TASK INSTRUCTIONS: Write out the data exactly from its first line onward, ending with the line in which "APB SETUP/ACCESS requester" appears.

Items listed in a dataset:
________

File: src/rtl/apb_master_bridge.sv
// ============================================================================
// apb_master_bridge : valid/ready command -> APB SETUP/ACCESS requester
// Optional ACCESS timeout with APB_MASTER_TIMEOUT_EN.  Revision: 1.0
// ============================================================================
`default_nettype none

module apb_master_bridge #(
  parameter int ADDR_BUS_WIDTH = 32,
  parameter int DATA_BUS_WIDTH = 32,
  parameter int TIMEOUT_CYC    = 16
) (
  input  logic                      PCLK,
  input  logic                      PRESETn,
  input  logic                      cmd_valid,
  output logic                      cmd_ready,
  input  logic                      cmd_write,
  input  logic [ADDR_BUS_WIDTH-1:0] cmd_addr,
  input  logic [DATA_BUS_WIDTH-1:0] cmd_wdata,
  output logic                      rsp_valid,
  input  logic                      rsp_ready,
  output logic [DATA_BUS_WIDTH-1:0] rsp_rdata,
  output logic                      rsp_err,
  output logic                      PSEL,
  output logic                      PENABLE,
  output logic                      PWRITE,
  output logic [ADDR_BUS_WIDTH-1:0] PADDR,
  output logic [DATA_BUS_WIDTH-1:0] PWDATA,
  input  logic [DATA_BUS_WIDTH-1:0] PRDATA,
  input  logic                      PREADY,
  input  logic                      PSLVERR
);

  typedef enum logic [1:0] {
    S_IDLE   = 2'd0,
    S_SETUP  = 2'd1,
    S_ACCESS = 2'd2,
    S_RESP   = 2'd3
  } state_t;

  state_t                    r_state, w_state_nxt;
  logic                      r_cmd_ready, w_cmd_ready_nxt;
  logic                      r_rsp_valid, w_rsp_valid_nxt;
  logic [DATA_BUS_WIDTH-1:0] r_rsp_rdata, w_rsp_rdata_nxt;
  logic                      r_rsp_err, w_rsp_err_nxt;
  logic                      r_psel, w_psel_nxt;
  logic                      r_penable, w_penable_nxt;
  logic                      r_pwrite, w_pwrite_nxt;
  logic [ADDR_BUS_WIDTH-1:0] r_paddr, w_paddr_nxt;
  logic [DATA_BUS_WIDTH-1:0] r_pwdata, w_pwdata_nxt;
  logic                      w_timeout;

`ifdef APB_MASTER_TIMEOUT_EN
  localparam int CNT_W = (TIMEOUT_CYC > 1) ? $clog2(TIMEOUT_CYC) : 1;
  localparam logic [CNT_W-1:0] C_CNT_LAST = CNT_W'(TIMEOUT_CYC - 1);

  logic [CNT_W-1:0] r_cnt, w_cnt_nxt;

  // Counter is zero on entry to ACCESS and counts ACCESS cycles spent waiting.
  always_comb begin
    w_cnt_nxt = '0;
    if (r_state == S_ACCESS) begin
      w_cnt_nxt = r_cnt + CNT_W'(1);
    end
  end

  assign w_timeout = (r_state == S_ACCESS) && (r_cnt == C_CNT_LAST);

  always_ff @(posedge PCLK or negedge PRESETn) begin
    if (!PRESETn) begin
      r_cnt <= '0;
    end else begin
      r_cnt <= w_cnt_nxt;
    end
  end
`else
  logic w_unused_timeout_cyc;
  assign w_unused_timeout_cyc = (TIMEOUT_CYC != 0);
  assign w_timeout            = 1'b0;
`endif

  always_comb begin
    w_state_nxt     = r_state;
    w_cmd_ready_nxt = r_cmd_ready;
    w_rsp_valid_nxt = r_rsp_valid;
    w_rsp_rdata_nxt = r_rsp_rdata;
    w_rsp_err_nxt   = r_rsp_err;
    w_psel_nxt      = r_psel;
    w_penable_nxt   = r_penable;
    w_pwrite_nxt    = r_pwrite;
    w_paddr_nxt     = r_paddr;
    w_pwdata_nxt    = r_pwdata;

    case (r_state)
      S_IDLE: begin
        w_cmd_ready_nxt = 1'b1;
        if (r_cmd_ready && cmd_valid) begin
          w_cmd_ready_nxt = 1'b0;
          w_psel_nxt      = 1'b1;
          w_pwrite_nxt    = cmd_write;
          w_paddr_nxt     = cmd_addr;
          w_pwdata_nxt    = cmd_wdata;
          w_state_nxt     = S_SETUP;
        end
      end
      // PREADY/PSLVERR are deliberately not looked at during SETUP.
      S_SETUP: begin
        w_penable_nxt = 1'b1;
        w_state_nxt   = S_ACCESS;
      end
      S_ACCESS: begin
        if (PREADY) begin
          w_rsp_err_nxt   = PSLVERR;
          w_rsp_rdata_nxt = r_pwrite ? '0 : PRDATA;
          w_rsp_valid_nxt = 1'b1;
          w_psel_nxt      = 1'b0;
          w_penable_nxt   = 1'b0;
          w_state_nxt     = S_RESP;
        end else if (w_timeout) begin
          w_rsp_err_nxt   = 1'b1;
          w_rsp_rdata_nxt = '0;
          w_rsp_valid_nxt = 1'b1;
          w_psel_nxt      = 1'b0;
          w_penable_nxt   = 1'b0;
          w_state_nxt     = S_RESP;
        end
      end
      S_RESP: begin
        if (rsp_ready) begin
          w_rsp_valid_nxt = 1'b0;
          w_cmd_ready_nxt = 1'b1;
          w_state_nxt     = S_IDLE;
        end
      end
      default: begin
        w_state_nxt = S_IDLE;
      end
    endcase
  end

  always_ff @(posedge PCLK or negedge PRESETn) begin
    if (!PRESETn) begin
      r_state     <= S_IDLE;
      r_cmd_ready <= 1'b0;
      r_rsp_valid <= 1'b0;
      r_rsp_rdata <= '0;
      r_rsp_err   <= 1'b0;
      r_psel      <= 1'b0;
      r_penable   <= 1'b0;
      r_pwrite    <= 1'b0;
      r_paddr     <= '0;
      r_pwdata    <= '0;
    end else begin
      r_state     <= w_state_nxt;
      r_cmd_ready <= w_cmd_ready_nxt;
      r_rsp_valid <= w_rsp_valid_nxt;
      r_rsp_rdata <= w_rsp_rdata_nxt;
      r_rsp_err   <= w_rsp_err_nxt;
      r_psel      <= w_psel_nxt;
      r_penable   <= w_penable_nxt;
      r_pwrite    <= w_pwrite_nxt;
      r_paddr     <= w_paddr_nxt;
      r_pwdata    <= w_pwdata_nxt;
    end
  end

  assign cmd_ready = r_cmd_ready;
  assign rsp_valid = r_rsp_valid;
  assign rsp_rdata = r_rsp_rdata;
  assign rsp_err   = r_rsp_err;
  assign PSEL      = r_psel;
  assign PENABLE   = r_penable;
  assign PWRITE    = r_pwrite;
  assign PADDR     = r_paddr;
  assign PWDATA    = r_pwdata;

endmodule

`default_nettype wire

________

ANSWER SPACE:
File: src/rtl/apb_master_bridge.sv
// ============================================================================
// apb_master_bridge : valid/ready command -> APB SETUP/ACCESS requester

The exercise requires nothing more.